Webhooks

The basic idea

Your app uses Stripe for payments. When a payment succeeds, you need to know. You have to ship the order, send a receipt, and update your database.

You could poll Stripe's API every minute and ask "any new payments?" That is wasteful and laggy.

Instead, you give Stripe a URL on your server. Something like https://yourapp.com/webhooks/stripe. When something happens (a payment succeeds, a refund is issued, a dispute opens), Stripe sends an HTTP POST to that URL with the event details.

That POST is a webhook. It is just an HTTP request, but in the unusual direction. The other side calls you.

How it works step by step

1. You go to Stripe's dashboard. You configure a webhook endpoint, like https://yourapp.com/webhooks/stripe. You choose which events you care about, such as payment_intent.succeeded or charge.refunded.

2. Stripe gives you a signing secret. You store it.

3. When an event happens on Stripe's side, they POST a JSON payload to your URL with the event details. They include a signature header.

4. Your server checks the signature using the shared secret. If it is valid, you know the request really came from Stripe and not from someone faking a POST. You handle the event.

5. You return 200 OK within a few seconds. If you return an error or time out, Stripe retries. The retries can go on for hours or days.

This pattern is everywhere. Stripe. GitHub. Slack. Twilio. Shopify. Zoom. Every API that emits events does it through webhooks.

What can go wrong

Duplicate deliveries. If you take too long to respond, the sender retries. You get the same event twice. Make your handler idempotent so that processing the same event ID more than once does no harm.
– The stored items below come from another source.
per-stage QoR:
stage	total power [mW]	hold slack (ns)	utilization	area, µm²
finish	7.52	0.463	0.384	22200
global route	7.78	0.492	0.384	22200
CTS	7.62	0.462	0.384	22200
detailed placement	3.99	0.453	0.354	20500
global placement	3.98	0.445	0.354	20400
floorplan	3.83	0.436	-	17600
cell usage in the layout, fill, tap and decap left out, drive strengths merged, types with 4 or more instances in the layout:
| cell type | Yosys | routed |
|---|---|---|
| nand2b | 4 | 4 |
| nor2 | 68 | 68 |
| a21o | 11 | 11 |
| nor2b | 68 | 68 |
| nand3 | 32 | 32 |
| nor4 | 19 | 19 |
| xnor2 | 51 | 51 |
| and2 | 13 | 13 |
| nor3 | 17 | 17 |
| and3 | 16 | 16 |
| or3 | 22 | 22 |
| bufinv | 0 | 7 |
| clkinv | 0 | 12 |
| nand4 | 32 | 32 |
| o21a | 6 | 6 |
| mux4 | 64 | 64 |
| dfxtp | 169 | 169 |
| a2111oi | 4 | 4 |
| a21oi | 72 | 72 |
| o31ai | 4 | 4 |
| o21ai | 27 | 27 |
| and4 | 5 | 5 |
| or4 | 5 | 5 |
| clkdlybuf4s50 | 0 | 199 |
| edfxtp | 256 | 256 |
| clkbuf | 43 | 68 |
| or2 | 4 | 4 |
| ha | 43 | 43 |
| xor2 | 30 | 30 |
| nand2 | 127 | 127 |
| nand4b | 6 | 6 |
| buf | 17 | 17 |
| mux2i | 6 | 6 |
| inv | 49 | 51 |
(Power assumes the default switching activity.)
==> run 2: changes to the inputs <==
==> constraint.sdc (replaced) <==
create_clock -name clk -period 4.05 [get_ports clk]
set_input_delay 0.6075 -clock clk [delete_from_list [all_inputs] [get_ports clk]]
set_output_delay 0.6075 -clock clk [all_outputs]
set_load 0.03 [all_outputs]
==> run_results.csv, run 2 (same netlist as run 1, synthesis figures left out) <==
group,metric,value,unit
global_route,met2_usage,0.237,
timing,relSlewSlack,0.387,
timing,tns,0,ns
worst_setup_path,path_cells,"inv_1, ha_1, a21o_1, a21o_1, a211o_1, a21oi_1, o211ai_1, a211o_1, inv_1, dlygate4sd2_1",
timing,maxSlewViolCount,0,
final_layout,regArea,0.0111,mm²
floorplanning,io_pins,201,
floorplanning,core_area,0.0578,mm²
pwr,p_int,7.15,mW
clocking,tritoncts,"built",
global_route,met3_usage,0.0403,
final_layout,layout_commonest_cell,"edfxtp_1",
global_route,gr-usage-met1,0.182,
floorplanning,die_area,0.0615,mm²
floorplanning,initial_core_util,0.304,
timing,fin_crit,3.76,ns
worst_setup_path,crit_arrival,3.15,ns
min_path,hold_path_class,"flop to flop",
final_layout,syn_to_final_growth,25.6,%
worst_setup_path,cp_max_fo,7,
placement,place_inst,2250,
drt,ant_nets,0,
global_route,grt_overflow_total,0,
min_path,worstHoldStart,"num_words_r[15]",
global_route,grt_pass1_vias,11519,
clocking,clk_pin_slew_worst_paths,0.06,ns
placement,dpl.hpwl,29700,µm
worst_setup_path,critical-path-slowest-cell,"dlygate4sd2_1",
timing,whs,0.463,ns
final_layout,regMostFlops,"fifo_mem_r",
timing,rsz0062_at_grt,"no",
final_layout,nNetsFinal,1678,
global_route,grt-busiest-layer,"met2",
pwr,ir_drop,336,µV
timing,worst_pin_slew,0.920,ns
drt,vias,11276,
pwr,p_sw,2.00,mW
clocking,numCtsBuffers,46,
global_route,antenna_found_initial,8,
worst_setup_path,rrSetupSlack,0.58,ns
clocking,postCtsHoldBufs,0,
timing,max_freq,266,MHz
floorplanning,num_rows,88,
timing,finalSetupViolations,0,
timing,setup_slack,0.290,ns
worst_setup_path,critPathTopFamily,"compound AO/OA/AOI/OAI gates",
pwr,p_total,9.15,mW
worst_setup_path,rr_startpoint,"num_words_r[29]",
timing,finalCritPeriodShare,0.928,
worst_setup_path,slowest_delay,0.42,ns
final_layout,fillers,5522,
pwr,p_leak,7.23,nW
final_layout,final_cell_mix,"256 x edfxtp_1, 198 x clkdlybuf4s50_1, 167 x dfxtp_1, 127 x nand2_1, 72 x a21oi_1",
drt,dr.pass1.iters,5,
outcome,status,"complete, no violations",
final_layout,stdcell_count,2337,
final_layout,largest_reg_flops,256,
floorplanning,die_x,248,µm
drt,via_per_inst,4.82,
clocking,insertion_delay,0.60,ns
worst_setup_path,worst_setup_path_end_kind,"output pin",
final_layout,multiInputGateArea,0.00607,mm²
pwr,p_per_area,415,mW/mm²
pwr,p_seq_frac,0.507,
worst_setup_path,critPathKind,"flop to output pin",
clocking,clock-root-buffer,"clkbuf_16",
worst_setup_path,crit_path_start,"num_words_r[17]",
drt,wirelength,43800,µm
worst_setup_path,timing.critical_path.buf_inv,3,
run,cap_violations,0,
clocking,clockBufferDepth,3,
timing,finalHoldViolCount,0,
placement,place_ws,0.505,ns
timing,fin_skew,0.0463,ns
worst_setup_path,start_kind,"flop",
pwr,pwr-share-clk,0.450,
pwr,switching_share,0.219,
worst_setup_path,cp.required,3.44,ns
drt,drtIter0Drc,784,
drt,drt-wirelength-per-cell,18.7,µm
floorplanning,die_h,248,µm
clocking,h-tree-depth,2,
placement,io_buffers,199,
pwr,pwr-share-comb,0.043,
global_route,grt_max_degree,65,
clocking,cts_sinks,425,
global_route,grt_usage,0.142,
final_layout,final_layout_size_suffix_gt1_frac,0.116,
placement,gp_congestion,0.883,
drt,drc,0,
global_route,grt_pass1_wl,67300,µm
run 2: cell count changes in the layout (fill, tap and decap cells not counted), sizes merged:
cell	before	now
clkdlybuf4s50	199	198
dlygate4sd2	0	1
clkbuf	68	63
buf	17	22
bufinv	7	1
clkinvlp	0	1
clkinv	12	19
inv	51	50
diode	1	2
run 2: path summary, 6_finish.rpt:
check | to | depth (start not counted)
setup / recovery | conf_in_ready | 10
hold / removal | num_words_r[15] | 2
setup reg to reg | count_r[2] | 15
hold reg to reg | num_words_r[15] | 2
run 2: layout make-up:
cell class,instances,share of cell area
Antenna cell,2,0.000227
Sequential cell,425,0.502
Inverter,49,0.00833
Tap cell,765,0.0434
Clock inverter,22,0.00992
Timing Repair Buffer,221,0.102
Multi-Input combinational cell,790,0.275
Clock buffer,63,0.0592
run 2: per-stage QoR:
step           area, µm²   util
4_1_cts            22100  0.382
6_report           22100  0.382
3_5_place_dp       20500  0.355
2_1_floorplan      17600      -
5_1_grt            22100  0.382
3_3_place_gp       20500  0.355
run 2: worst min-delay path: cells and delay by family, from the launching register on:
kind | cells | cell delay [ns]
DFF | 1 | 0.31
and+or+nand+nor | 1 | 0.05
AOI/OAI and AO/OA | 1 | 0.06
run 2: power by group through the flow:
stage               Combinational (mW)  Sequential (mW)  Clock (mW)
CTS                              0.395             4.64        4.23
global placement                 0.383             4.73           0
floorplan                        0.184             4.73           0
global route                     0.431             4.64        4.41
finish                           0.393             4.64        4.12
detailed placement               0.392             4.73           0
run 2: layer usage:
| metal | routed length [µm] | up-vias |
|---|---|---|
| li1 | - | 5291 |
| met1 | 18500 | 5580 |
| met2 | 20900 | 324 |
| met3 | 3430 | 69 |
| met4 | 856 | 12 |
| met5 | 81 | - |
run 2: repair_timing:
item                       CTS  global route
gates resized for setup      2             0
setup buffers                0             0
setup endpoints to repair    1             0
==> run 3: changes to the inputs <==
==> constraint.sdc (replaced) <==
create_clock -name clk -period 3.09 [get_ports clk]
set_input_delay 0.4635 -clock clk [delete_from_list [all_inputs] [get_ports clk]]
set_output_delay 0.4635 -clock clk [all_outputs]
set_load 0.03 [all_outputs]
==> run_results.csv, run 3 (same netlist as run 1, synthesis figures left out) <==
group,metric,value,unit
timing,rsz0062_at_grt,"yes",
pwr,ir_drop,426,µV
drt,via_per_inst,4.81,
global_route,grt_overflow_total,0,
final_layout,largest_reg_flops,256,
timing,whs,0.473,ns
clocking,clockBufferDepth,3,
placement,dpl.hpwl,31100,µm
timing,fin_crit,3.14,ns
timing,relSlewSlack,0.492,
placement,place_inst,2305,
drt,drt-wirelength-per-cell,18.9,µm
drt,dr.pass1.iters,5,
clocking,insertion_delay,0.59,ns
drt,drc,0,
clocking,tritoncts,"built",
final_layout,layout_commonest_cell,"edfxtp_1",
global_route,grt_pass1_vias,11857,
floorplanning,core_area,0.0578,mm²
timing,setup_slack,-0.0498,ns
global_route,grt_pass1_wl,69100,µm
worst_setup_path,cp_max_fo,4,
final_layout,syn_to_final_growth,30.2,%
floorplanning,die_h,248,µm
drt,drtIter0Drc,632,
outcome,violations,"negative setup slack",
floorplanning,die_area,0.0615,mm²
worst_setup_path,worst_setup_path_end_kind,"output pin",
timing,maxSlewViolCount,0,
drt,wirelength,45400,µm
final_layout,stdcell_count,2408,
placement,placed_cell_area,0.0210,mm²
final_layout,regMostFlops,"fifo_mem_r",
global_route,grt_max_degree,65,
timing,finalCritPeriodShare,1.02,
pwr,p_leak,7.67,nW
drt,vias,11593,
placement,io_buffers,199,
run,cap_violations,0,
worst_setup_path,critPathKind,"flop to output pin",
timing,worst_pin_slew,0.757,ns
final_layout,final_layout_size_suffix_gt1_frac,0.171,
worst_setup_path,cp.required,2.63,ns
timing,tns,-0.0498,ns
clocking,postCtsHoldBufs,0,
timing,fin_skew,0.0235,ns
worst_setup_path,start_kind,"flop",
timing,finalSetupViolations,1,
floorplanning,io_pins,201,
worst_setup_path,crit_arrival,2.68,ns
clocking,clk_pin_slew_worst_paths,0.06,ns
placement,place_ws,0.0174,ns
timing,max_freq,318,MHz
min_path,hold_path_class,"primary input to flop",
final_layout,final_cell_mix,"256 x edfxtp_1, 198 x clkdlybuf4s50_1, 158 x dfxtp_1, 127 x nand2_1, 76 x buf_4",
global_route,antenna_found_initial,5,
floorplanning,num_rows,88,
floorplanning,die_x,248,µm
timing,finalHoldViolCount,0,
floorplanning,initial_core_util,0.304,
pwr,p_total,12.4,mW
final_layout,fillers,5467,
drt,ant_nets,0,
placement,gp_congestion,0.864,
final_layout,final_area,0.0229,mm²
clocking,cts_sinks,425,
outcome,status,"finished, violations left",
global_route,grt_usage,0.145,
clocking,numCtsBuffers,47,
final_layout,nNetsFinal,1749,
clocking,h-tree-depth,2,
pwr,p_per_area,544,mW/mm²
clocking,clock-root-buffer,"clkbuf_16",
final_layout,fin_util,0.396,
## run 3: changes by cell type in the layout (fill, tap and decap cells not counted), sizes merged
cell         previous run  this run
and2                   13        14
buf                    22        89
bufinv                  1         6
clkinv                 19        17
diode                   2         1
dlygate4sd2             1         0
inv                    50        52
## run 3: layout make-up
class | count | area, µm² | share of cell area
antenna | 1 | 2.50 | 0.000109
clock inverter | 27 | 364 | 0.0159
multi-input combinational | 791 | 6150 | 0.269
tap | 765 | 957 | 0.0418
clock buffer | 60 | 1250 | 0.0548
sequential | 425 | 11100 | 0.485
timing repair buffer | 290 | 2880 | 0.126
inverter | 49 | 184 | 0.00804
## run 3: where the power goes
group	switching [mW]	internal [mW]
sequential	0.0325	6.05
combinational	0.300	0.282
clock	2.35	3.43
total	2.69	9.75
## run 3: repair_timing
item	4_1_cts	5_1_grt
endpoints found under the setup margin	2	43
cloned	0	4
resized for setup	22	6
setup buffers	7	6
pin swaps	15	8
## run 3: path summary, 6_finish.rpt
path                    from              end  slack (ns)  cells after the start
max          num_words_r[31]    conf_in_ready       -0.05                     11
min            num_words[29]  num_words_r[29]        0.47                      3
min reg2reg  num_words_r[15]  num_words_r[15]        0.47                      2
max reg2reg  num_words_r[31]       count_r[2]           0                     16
Out-of-order delivery. A "payment succeeded" and a "refund issued" can arrive in either order. Look at the timestamps in the payload, not the order they showed up in.

Lost deliveries. If your endpoint is down and the sender gives up after retries, you missed an event. Run a periodic reconciliation job that polls the API to catch anything you might have missed.
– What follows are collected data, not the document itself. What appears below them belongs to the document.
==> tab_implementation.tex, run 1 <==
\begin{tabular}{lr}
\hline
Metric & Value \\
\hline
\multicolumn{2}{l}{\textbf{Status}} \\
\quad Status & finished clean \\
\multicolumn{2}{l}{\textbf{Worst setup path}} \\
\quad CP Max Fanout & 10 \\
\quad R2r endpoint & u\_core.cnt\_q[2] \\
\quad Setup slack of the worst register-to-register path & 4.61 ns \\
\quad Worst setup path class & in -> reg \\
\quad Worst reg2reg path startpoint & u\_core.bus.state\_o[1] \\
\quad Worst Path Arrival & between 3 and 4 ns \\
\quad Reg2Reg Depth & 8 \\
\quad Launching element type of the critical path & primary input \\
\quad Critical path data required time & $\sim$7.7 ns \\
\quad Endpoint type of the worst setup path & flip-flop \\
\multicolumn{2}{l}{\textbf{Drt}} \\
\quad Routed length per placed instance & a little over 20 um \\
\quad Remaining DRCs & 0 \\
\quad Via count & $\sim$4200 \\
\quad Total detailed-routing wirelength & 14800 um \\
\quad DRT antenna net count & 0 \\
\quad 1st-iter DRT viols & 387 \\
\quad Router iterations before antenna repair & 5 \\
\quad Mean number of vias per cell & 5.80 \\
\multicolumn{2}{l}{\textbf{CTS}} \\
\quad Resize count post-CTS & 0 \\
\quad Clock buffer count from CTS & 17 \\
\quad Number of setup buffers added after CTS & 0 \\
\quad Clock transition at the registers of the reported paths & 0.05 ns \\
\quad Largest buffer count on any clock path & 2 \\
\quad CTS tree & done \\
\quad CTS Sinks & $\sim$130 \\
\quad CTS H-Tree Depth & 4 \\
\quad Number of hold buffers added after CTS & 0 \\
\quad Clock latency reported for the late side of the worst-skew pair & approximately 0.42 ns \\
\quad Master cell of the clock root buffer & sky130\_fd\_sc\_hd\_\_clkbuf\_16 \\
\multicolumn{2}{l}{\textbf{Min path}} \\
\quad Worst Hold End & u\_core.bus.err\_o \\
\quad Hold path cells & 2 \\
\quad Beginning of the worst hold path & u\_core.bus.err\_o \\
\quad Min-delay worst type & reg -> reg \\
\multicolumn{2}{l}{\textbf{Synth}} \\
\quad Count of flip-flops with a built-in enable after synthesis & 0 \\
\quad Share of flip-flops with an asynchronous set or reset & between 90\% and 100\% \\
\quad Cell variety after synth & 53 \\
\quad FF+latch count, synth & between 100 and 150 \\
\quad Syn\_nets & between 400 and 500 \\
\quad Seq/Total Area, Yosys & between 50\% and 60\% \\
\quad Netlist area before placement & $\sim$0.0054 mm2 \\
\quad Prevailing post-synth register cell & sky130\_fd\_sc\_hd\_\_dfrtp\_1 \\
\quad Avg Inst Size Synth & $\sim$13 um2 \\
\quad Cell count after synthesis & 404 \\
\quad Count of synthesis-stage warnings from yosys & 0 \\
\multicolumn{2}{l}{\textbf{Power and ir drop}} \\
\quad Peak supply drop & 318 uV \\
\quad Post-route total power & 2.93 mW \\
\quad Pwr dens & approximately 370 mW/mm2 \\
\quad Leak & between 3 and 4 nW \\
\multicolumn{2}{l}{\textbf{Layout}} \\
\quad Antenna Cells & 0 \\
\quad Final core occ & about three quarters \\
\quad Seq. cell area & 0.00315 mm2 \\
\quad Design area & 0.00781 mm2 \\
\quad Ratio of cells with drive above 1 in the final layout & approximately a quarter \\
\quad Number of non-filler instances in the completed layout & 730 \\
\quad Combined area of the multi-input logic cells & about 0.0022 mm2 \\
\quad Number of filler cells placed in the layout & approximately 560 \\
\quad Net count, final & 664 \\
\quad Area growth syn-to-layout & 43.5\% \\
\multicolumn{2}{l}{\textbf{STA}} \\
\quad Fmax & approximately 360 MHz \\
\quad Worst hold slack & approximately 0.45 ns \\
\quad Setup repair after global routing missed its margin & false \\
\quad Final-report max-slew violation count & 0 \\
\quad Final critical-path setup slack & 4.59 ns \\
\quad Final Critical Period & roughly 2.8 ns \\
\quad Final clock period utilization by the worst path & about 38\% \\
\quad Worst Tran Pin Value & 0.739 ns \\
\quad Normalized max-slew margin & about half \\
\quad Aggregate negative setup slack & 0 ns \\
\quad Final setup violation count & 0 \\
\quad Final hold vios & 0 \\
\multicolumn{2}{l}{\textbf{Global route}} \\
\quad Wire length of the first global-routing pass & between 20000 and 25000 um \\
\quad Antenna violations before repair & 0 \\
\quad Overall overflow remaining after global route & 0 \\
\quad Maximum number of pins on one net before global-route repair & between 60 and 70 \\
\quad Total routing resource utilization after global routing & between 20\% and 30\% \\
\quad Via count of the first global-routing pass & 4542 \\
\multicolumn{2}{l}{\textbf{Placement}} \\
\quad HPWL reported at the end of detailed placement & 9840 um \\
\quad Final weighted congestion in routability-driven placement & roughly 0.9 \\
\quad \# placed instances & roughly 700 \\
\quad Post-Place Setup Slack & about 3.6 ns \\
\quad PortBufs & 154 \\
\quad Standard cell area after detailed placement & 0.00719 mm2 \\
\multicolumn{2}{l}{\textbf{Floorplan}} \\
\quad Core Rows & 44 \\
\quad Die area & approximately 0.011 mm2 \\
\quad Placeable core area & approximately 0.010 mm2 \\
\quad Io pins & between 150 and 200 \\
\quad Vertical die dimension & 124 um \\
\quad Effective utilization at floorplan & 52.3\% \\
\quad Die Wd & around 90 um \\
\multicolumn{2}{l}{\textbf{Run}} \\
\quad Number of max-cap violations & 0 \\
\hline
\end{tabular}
$ cat config.mk
export PLATFORM = sky130hd
export DESIGN_NAME = s8sp_mem_responder
export DESIGN_NICKNAME = d
export VERILOG_FILES = /design/src/rtl/s8sp_pkg.sv /design/src/rtl/s8sp_io_timer.sv /design/src/rtl/s8sp_mem_responder.sv
export SDC_FILE = /design/constraint.sdc
export NUM_CORES = 2
export LEC_CHECK = 0
export BUFFER_PORTS_ARGS = -buffer_cell sky130_fd_sc_hd__buf_2
export CAP_MARGIN = 20
export CELL_PAD_IN_SITES_DETAIL_PLACEMENT = 1
export CELL_PAD_IN_SITES_GLOBAL_PLACEMENT = 1
export CORE_MARGIN = 8
export CORE_UTILIZATION = 36
export CTS_CLUSTER_SIZE = 40
export DETAILED_ROUTE_END_ITERATION = 12
export MAX_ROUTING_LAYER = met4
export PLACE_DENSITY_LB_ADDON = 0.1
export SLEW_MARGIN = 30
export SYNTH_ARGS = -nofsm -noshare
export SYNTH_HDL_FRONTEND = slang
export SYNTH_SLANG_ARGS = --single-unit
$ cat constraint.sdc
create_clock -name clk -period 4.97 [get_ports clk]
set_input_delay 1.2425 -clock clk [delete_from_list [all_inputs] [get_ports clk]]
set_output_delay 1.2425 -clock clk [all_outputs]
set_load 0.01 [all_outputs]
`config.mk`:
```
export PLATFORM = sky130hd
export DESIGN_NAME = ps2_tx_multi
export DESIGN_NICKNAME = d
export VERILOG_FILES = /design/src/rtl/ps2_tx_multi.sv
export SDC_FILE = /design/constraint.sdc
export NUM_CORES = 1
export LEC_CHECK = 0
export BUFFER_PORTS_ARGS = -buffer_cell sky130_fd_sc_hd__buf_4
export CAP_MARGIN = 10
export CORE_UTILIZATION = 27
export CTS_CLUSTER_DIAMETER = 200
export DETAILED_ROUTE_END_ITERATION = 8
export PLACE_DENSITY_LB_ADDON = 0.25
export SLEW_MARGIN = 20
export SYNTH_ARGS = -nofsm -noshare
export SYNTH_HDL_FRONTEND = slang
export SYNTH_SLANG_ARGS = --single-unit
```
`constraint.sdc`:
```
create_clock -name clk_sys -period 3.05 [get_ports clk_sys]
set_input_delay 0.61 -clock clk_sys [delete_from_list [all_inputs] [get_ports clk_sys]]
set_output_delay 0.61 -clock clk_sys [all_outputs]
set_load 0.05 [all_outputs]
```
Spoofing. Anyone on the internet can POST to your webhook URL. Always check the signature. Reject anything unsigned.

Slow handlers. Webhooks usually time out in 5 to 30 seconds. Do not do slow work inside the handler. Acknowledge the webhook. Put the work on a queue. Do it in the background.

Compared to polling and WebSockets

Polling. Your server asks the other side every so often, "anything new?" Wasteful when nothing has changed. Laggy. Simple to build.

Webhooks. The other side tells you instantly. Efficient. You need a public URL.

WebSockets. A long-lived two-way connection. Overkill for occasional events. Built for streams of updates.

For "tell me when something happens," webhooks are the standard. Every modern API offers them.

Webhooks are also how you wire systems together without polling. Your CRM can be hooked to Stripe with a webhook. Stripe can be hooked to Slack with a webhook. Slack can be hooked to a database with a webhook. Each system pushes events. The others react. The whole modern SaaS world runs on this.